Como não há uma base estatística ampla de proprietários da primeira geração no Brasil, os itens abaixo devem ser tratados como pontos de inspeção em carros usados, e não como defeitos inevitáveis:

  • Desgaste dos bancos: revestimentos claros evidenciam manchas, vincos e atrito nas laterais com maior facilidade
  • Ruídos internos: vale testar portas, console central e cobertura do porta-malas em piso irregular, sobretudo em carros de maior quilometragem
  • Isolamento acústico: pneus de perfil baixo e asfalto rugoso podem aumentar o ruído de rodagem em velocidades de estrada
  • Banco traseiro: a base pode parecer curta para adultos altos em viagens longas, e o lugar central é mais estreito
  • Visibilidade traseira: as colunas largas e o vidro da tampa limitam o campo de visão, tornando câmera e sensores especialmente úteis
  • Acabamento preto brilhante: risca com facilidade e acumula marcas de dedo, exigindo limpeza com material adequado

Calor intenso, exposição ao sol e umidade podem acelerar o ressecamento de revestimentos, desbotamento e odores em carros que ficaram muito tempo parados. Convém verificar teto, carpete, borrachas, funcionamento do ar-condicionado e sinais de infiltração, sem presumir que o ano mais recente garante melhor conservação.

Conclusão: a cabine ainda vale a pena?

Em 2026, o interior do Kia Niro I continua funcional e bem aproveitado, mas mostra a idade diante da segunda geração vendida oficialmente no Brasil. A tela de 10,25" dos modelos reestilizados, o espaço traseiro e a versatilidade do porta-malas ainda são pontos positivos, desde que a configuração seja confirmada individualmente.
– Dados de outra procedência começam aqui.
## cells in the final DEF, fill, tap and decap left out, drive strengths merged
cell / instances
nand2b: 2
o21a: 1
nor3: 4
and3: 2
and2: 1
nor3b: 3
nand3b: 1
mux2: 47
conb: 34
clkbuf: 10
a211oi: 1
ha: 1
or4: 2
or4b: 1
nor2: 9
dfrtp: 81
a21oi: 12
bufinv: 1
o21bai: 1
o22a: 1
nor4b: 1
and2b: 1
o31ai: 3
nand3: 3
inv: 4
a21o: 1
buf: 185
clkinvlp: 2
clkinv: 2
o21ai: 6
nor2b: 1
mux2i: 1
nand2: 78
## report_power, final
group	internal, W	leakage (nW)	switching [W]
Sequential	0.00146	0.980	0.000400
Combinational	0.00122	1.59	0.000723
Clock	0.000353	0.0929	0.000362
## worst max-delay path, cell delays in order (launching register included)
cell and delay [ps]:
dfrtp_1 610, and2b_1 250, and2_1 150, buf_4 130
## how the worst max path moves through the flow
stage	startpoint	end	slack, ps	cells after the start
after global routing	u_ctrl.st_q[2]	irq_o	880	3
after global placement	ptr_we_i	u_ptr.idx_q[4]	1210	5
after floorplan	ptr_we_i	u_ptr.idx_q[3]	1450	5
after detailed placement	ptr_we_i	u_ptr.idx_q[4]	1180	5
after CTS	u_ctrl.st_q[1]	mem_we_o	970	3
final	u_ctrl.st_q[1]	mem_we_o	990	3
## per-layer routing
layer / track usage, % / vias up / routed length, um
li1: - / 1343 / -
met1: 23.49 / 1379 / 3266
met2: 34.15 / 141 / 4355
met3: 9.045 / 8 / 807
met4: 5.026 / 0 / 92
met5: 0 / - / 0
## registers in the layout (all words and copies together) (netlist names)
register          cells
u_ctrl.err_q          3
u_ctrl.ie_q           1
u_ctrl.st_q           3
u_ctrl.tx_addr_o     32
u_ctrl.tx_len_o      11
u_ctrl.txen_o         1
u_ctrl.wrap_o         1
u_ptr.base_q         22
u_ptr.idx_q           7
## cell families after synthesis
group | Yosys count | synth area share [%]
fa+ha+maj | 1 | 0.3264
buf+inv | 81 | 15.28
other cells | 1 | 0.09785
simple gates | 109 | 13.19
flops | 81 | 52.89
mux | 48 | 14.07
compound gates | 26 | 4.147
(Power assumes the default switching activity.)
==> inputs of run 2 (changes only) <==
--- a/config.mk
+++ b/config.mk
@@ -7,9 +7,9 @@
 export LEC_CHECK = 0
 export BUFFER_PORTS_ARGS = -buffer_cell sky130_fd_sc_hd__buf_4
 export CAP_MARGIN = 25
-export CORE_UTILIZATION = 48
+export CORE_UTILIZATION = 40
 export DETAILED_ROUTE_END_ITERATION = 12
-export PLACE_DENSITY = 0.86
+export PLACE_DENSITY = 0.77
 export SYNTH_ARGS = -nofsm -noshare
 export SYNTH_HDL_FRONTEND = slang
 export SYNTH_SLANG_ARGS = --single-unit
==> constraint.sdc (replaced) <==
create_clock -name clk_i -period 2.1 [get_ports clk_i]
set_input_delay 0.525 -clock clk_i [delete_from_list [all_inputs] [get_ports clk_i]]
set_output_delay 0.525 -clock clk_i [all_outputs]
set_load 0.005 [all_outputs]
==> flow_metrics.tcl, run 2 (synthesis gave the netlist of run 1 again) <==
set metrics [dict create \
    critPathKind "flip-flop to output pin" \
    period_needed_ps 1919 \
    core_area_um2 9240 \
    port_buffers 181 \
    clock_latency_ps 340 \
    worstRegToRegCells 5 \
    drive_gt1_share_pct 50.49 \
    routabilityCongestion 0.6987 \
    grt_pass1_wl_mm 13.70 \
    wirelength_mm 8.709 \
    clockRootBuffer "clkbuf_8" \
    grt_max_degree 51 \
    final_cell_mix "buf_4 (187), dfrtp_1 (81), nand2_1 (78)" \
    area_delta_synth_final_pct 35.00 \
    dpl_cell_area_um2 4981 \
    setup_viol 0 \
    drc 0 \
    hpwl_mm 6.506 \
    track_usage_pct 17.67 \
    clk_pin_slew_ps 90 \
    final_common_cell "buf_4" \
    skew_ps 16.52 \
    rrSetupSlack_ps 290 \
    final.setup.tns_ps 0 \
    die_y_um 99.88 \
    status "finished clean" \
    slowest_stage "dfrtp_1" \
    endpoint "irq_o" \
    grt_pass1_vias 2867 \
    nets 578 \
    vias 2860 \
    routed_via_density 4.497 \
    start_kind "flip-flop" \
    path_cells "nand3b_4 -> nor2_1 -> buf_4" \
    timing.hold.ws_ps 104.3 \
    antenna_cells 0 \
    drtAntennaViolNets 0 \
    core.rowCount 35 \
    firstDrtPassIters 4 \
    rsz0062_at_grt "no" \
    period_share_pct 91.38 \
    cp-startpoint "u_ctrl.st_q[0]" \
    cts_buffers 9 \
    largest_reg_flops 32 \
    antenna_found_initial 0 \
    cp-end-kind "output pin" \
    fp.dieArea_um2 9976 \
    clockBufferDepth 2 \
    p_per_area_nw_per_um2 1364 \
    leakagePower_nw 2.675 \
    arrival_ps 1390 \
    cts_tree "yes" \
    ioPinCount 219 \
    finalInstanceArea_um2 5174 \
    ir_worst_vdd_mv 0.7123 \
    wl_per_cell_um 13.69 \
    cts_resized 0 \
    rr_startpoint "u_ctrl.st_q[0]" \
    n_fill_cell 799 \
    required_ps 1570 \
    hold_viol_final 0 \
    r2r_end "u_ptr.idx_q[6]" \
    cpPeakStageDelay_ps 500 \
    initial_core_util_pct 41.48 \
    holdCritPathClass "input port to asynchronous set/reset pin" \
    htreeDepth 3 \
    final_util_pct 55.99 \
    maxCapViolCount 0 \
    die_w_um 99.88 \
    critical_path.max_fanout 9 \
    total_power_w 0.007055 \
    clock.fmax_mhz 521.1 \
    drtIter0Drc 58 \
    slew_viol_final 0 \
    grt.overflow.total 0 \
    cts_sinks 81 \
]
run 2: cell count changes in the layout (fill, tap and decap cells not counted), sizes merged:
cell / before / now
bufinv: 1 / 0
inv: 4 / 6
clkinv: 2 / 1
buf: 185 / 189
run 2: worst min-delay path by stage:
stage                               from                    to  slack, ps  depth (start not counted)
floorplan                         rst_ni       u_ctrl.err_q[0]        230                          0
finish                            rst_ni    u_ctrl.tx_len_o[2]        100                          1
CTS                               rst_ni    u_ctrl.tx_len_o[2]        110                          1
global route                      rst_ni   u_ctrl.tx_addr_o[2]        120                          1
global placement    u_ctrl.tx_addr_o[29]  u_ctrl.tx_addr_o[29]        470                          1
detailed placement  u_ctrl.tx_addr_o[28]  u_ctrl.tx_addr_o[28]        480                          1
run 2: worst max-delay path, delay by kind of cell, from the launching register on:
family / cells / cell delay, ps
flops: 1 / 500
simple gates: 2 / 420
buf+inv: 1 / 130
==> config.mk <==
export PLATFORM = sky130hd
export DESIGN_NAME = sdl_top
export DESIGN_NICKNAME = d
export VERILOG_FILES = /design/src/rtl/sdl_pkg.sv /design/src/rtl/sdl_sync.sv /design/src/rtl/sdl_ctrl.sv /design/src/rtl/sdl_frame.sv /design/src/rtl/sdl_top.sv
export SDC_FILE = /design/constraint.sdc
export NUM_CORES = 1
export LEC_CHECK = 0
export ABC_AREA = 0
export BUFFER_PORTS_ARGS = -buffer_cell sky130_fd_sc_hd__buf_2
export CORE_MARGIN = 4
export CORE_UTILIZATION = 40
export CTS_CLUSTER_SIZE = 14
export DETAILED_ROUTE_END_ITERATION = 10
export PLACE_DENSITY_LB_ADDON = 0.3
export SYNTH_ARGS = -nofsm -noshare
export SYNTH_HDL_FRONTEND = slang
export SYNTH_SLANG_ARGS = --single-unit
export TNS_END_PERCENT = 5
==> constraint.sdc <==
create_clock -name clk -period 1.4 [get_ports clk]
set_clock_uncertainty 0.05 [all_clocks]
set_input_delay 0.07 -clock clk [delete_from_list [all_inputs] [get_ports clk]]
set_output_delay 0.07 -clock clk [all_outputs]
set_load 0.01 [all_outputs]
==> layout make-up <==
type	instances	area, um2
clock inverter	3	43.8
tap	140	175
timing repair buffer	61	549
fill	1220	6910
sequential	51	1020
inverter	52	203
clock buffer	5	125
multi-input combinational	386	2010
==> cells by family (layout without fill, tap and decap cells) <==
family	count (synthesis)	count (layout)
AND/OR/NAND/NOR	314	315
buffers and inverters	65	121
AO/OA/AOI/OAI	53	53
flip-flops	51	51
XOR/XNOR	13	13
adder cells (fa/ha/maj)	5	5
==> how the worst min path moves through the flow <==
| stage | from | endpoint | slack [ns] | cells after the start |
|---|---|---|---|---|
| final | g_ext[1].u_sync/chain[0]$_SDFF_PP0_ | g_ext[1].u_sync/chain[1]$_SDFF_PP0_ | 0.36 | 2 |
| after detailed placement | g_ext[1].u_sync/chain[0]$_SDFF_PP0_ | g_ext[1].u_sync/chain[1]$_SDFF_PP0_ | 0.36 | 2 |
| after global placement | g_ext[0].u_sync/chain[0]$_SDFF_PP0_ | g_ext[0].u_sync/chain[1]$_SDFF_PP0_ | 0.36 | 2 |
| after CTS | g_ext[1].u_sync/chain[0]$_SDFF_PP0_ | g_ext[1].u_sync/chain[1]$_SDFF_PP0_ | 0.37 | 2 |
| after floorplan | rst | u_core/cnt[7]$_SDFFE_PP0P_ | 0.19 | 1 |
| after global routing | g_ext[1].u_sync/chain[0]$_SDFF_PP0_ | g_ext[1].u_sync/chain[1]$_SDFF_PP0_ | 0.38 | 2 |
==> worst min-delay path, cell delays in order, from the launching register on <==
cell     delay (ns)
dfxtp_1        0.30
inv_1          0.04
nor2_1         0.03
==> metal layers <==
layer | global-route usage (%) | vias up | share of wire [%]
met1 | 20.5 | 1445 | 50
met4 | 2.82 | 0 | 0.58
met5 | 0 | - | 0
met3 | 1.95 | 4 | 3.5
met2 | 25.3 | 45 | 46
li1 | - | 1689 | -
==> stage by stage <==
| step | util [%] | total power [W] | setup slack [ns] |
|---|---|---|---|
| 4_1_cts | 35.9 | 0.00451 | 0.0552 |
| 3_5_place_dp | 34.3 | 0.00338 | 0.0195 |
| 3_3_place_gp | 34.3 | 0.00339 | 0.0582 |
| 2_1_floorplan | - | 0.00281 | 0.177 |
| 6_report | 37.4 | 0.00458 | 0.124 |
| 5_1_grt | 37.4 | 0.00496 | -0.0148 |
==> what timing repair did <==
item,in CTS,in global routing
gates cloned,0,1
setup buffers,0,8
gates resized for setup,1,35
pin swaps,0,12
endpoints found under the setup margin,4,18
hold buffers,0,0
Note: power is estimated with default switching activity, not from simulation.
### src/rtl/i2c_watch_pkg.sv
package i2c_watch_pkg;

    // Events seen by the condition detector in one cycle
    typedef struct packed {
        logic start;
        logic stop;
        logic scl_fall;
    } bus_evt_t;

    // Registered status of the top level
    typedef struct packed {
        logic busy;
        logic start_f;
        logic stop_f;
        logic irq;
    } watch_state_t;

endpackage
$ cat src/rtl/excl_incr_pkg.sv
package excl_incr_pkg;
    typedef enum logic [2:0] {
        ST_IDLE,
        ST_AR,
        ST_R,
        ST_WR,
        ST_B,
        ST_WAIT,
        ST_DONE,
        ST_ERR
    } eng_state_e;

    localparam logic [1:0] RESP_OKAY   = 2'b00;
    localparam logic [1:0] RESP_EXOKAY = 2'b01;
    localparam logic [2:0] SIZE_WORD   = 3'b010;
endpackage
File: src/rtl/dbgscan_dp.sv
module dbgscan_dp
  import dbgscan_pkg::*;
#(
  parameter int DATA_W    = 32,
  parameter int NUM_REGS  = 8,
  parameter int CTRL_ADDR = 4,
  parameter int DATA_ADDR = 5
) (
  input  logic                         clk,
  input  logic                         rstN,
  input  logic                         tdi,
  input  scanCtl_t                     ctl,
  input  logic                         coreWr,
  input  logic [DATA_W-1:0]            coreData,
  output logic [SCAN_ADDR_W-1:0]       scanAddr,
  output logic                         scanWr,
  output logic                         tdo,
  output logic [NUM_REGS*DATA_W-1:0]   regsOut
);
  localparam int SCAN_W = DATA_W + SCAN_ADDR_W + 1;
  localparam int A_LO   = DATA_W;
  localparam int A_HI   = DATA_W + SCAN_ADDR_W - 1;
  localparam int RW_B   = SCAN_W - 1;
  localparam int IDX_W  = $clog2(NUM_REGS);

  logic [SCAN_W-1:0]                scanQ;
  logic [NUM_REGS-1:0][DATA_W-1:0]  bankQ;
  logic [DATA_W-1:0]                rdData;
  logic [SCAN_ADDR_W-1:0]           capAddr;
  logic                             validBit;

  assign validBit = bankQ[CTRL_ADDR][0];
  assign rdData   = ctl.rdValid ? bankQ[ctl.rdAddr[IDX_W-1:0]] : '0;

  always_comb begin
    capAddr = ctl.rdAddr;
    if (ctl.rdIsComms) capAddr[0] = validBit;
  end

  // shift path: capture has priority, tdi enters at the flag end
  always_ff @(posedge clk or negedge rstN) begin
    if (!rstN) scanQ <= '0;
    else if (ctl.doCapture) scanQ <= {1'b0, capAddr, rdData};
    else if (ctl.doShift) scanQ <= {tdi, scanQ[SCAN_W-1:1]};
  end

  assign tdo      = scanQ[0];
  assign scanAddr = scanQ[A_HI:A_LO];
  assign scanWr   = scanQ[RW_B];

  // register bank; the core-side events are applied last and win
  always_ff @(posedge clk or negedge rstN) begin
    if (!rstN) bankQ <= '0;
    else begin
      for (int g = 0; g < NUM_REGS; g++) begin
        if (ctl.doWrite && ctl.wrAddr == SCAN_ADDR_W'(g))
          bankQ[g] <= scanQ[DATA_W-1:0];
        if (g == DATA_ADDR && coreWr)
          bankQ[g] <= coreData;
        if (g == CTRL_ADDR) begin
          if (ctl.doCapture && ctl.rdIsComms) bankQ[g][0] <= 1'b0;
          if (coreWr) bankQ[g][0] <= 1'b1;
        end
      end
    end
  end

  for (genvar g = 0; g < NUM_REGS; g++) begin : g_out
    assign regsOut[g*DATA_W +: DATA_W] = bankQ[g];
  end

  a_r2_shift_step: assert property (@(posedge clk) disable iff (!rstN)
    ctl.doShift |=> scanQ[SCAN_W-2:0] == $past(scanQ[SCAN_W-1:1]));

  a_r3_write_lands: assert property (@(posedge clk) disable iff (!rstN)
    ctl.doWrite && !coreWr |=>
      bankQ[$past(ctl.wrAddr[IDX_W-1:0])] == $past(scanQ[DATA_W-1:0]));

  a_r4_bank_holds: assert property (@(posedge clk) disable iff (!rstN)
    !ctl.doWrite && !coreWr && !(ctl.doCapture && ctl.rdIsComms) |=> $stable(bankQ));

  a_r5_capture_flag_zero: assert property (@(posedge clk) disable iff (!rstN)
    ctl.doCapture |=> !scanQ[RW_B]);

  a_r6_status_in_addr: assert property (@(posedge clk) disable iff (!rstN)
    ctl.doCapture && ctl.rdIsComms |=> scanQ[A_LO] == $past(validBit));

  a_r7_unimpl_zero: assert property (@(posedge clk) disable iff (!rstN)
    ctl.doCapture && !ctl.rdValid |=> scanQ[DATA_W-1:0] == '0);

  a_r8_valid_set: assert property (@(posedge clk) disable iff (!rstN)
    coreWr |=> validBit);

  a_r8_valid_clear: assert property (@(posedge clk) disable iff (!rstN)
    ctl.doCapture && ctl.rdIsComms && !coreWr |=> !validBit);
endmodule
<file path="config.mk">
export PLATFORM = sky130hd
export DESIGN_NAME = pkt_validator
export DESIGN_NICKNAME = d
export VERILOG_FILES = /design/src/rtl/pkt_pkg.sv /design/src/rtl/pkt_close_check.sv /design/src/rtl/pkt_framer.sv /design/src/rtl/pkt_out_seq.sv /design/src/rtl/pkt_validator.sv
export SDC_FILE = /design/constraint.sdc
export NUM_CORES = 1
export LEC_CHECK = 0
export BUFFER_PORTS_ARGS = -buffer_cell sky130_fd_sc_hd__buf_2
export CELL_PAD_IN_SITES_DETAIL_PLACEMENT = 1
export CELL_PAD_IN_SITES_GLOBAL_PLACEMENT = 1
export CORE_AREA = 2 2 139 141
export CTS_CLUSTER_SIZE = 40
export DETAILED_ROUTE_END_ITERATION = 8
export DIE_AREA = 0 0 141 143
export PLACE_DENSITY = 0.67
export SYNTH_ARGS = -nofsm -noshare
export SYNTH_HDL_FRONTEND = slang
export SYNTH_HIERARCHICAL = 1
export SYNTH_SLANG_ARGS = --single-unit
</file>
<file path="constraint.sdc">
create_clock -name clk -period 2.1 [get_ports clk]
set_clock_uncertainty 0.2 [all_clocks]
set_input_delay 0.315 -clock clk [delete_from_list [all_inputs] [get_ports clk]]
set_output_delay 0.315 -clock clk [all_outputs]
set_load 0.01 [all_outputs]
</file>
<file path="src/rtl/pkt_pkg.sv">
`timescale 1ns/1ps
package pkt_pkg;
  localparam int WORD_W    = 32;
  localparam int CODE_W    = 3;
  localparam int HOP_W     = 6;
  localparam int HOP_LSB   = 3;
  localparam int N_WORDS   = 3;
  localparam logic [CODE_W-1:0] START_CODE = 3'b101;
  localparam logic [CODE_W-1:0] CLOSE_CODE = 3'b010;

  typedef enum logic [1:0] {
    FR_HUNT    = 2'd0,
    FR_GOT_HDR = 2'd1,
    FR_GOT_PAY = 2'd2
  } frame_state_e;

  function automatic logic [CODE_W-1:0] start_code_of(input logic [WORD_W-1:0] w);
    return w[CODE_W-1:0];
  endfunction

  function automatic logic [CODE_W-1:0] close_code_of(input logic [WORD_W-1:0] w);
    return w[WORD_W-1 -: CODE_W];
  endfunction

  function automatic logic [HOP_W-1:0] hop_of(input logic [WORD_W-1:0] w);
    return w[HOP_LSB +: HOP_W];
  endfunction
endpackage

</file>
<file path="src/rtl/pkt_close_check.sv">
`timescale 1ns/1ps
module pkt_close_check
  import pkt_pkg::*;
#(
  parameter int MAX_HOPS = 15
) (
  input  logic [WORD_W-1:0] close_word,
  output logic              close_ok,
  output logic [WORD_W-1:0] close_fwd
);
  localparam logic [HOP_W-1:0] HOP_LIMIT = HOP_W'(MAX_HOPS);

  logic [HOP_W-1:0] hop_in;
  logic             code_ok;
  logic             hop_ok;

  always_comb begin
    hop_in   = hop_of(close_word);
    code_ok  = (close_code_of(close_word) == CLOSE_CODE);
    hop_ok   = (hop_in <= HOP_LIMIT);
    close_ok = code_ok && hop_ok;
    close_fwd = close_word;
    close_fwd[HOP_LSB +: HOP_W] = hop_in + HOP_W'(1);
  end
endmodule

</file>
<file path="src/rtl/pkt_framer.sv">
`timescale 1ns/1ps
module pkt_framer
  import pkt_pkg::*;
#(
  parameter int MAX_HOPS = 15
) (
  input  logic                      clk,
  input  logic                      rst_n,
  input  logic [WORD_W-1:0]         in_data,
  input  logic                      in_valid,
  output logic                      pkt_accept,
  output logic [N_WORDS*WORD_W-1:0] pkt_words
);
  frame_state_e      state_q;
  logic [WORD_W-1:0] head_q;
  logic [WORD_W-1:0] body_q;
  logic              close_ok;
  logic [WORD_W-1:0] close_fwd;
  logic              is_start;

  pkt_close_check #(.MAX_HOPS(MAX_HOPS)) u_close (
    .close_word (in_data),
    .close_ok   (close_ok),
    .close_fwd  (close_fwd)
  );

  assign is_start   = in_valid && (start_code_of(in_data) == START_CODE);
  assign pkt_accept = (state_q == FR_GOT_PAY) && in_valid && close_ok;
  assign pkt_words  = {close_fwd, body_q, head_q};

  always_ff @(posedge clk or negedge rst_n) begin
    if (!rst_n) begin
      state_q <= FR_HUNT;
      head_q  <= '0;
      body_q  <= '0;
    end else begin
      unique case (state_q)
        FR_HUNT: begin
          if (is_start) begin
            head_q  <= in_data;
            state_q <= FR_GOT_HDR;
          end
        end
        FR_GOT_HDR: begin
          if (in_valid) begin
            body_q  <= in_data;
            state_q <= FR_GOT_PAY;
          end else begin
            state_q <= FR_HUNT;
          end
        end
        FR_GOT_PAY: begin
          state_q <= FR_HUNT;
        end
        default: state_q <= FR_HUNT;
      endcase
    end
  end
endmodule

</file>
<file path="src/rtl/pkt_out_seq.sv">
`timescale 1ns/1ps
module pkt_out_seq #(
  parameter int W      = 32,
  parameter int NWORDS = 3
) (
  input  logic                clk,
  input  logic                rst_n,
  input  logic                load,
  input  logic [NWORDS*W-1:0] words,
  output logic [W-1:0]        out_data,
  output logic                out_valid
);
  localparam int CNT_W = $clog2(NWORDS + 1);
  localparam logic [CNT_W-1:0] FULL = CNT_W'(NWORDS);

  logic [W-1:0]     slot_q [NWORDS];
  logic [CNT_W-1:0] left_q;

  always_ff @(posedge clk or negedge rst_n) begin
    if (!rst_n)                left_q <= '0;
    else if (load)             left_q <= FULL;
    else if (left_q != '0)     left_q <= left_q - CNT_W'(1);
  end

  for (genvar i = 0; i < NWORDS; i++) begin : g_slot
    if (i == NWORDS - 1) begin : g_last
      always_ff @(posedge clk or negedge rst_n) begin
        if (!rst_n)            slot_q[i] <= '0;
        else if (load)         slot_q[i] <= words[i*W +: W];
        else if (left_q != '0) slot_q[i] <= '0;
      end
    end else begin : g_mid
      always_ff @(posedge clk or negedge rst_n) begin
        if (!rst_n)            slot_q[i] <= '0;
        else if (load)         slot_q[i] <= words[i*W +: W];
        else if (left_q != '0) slot_q[i] <= slot_q[i+1];
      end
    end
  end

  assign out_valid = (left_q != '0);
  assign out_data  = out_valid ? slot_q[0] : '0;
endmodule

</file>
<file path="src/rtl/pkt_validator.sv">
`timescale 1ns/1ps
module pkt_validator
  import pkt_pkg::*;
#(
  parameter int MAX_HOPS = 15
) (
  input  logic              clk,
  input  logic              rst_n,
  input  logic [WORD_W-1:0] in_data,
  input  logic              in_valid,
  output logic [WORD_W-1:0] out_data,
  output logic              out_valid
);
  logic                      pkt_accept;
  logic [N_WORDS*WORD_W-1:0] pkt_words;

  pkt_framer #(.MAX_HOPS(MAX_HOPS)) u_framer (
    .clk        (clk),
    .rst_n      (rst_n),
    .in_data    (in_data),
    .in_valid   (in_valid),
    .pkt_accept (pkt_accept),
    .pkt_words  (pkt_words)
  );

  pkt_out_seq #(.W(WORD_W), .NWORDS(N_WORDS)) u_out (
    .clk       (clk),
    .rst_n     (rst_n),
    .load      (pkt_accept),
    .words     (pkt_words),
    .out_data  (out_data),
    .out_valid (out_valid)
  );
endmodule

</file>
Para o mercado brasileiro, a escolha mais coerente não depende de uma versão específica, mas de procedência documentada, conservação e suporte técnico. Exemplares 2019–2022 com reestilização e histórico verificável tendem a oferecer interface mais moderna; carros 2016–2018 podem ter equipamento mais simples e exigir maior atenção à disponibilidade de peças e atualizações.

Na inspeção de um Niro usado, é recomendável conferir:

  • estado dos bancos, costuras, laterais e revestimentos claros
  • presença de ruídos ao passar por pisos irregulares
  • funcionamento da central multimídia, câmera, sensores, Bluetooth, Android Auto e Apple CarPlay
  • idioma, mapas, unidade de medida e compatibilidade do sistema com o uso no Brasil
  • ar-condicionado, aquecimento ou ventilação dos bancos e demais comandos elétricos disponíveis

A cabine é uma das qualidades do Kia Niro I, mas a compra no Brasil exige mais cautela do que a de um modelo vendido oficialmente. A origem do veículo, a especificação exata e o acesso a diagnóstico especializado devem pesar tanto quanto o acabamento e a lista de equipamentos.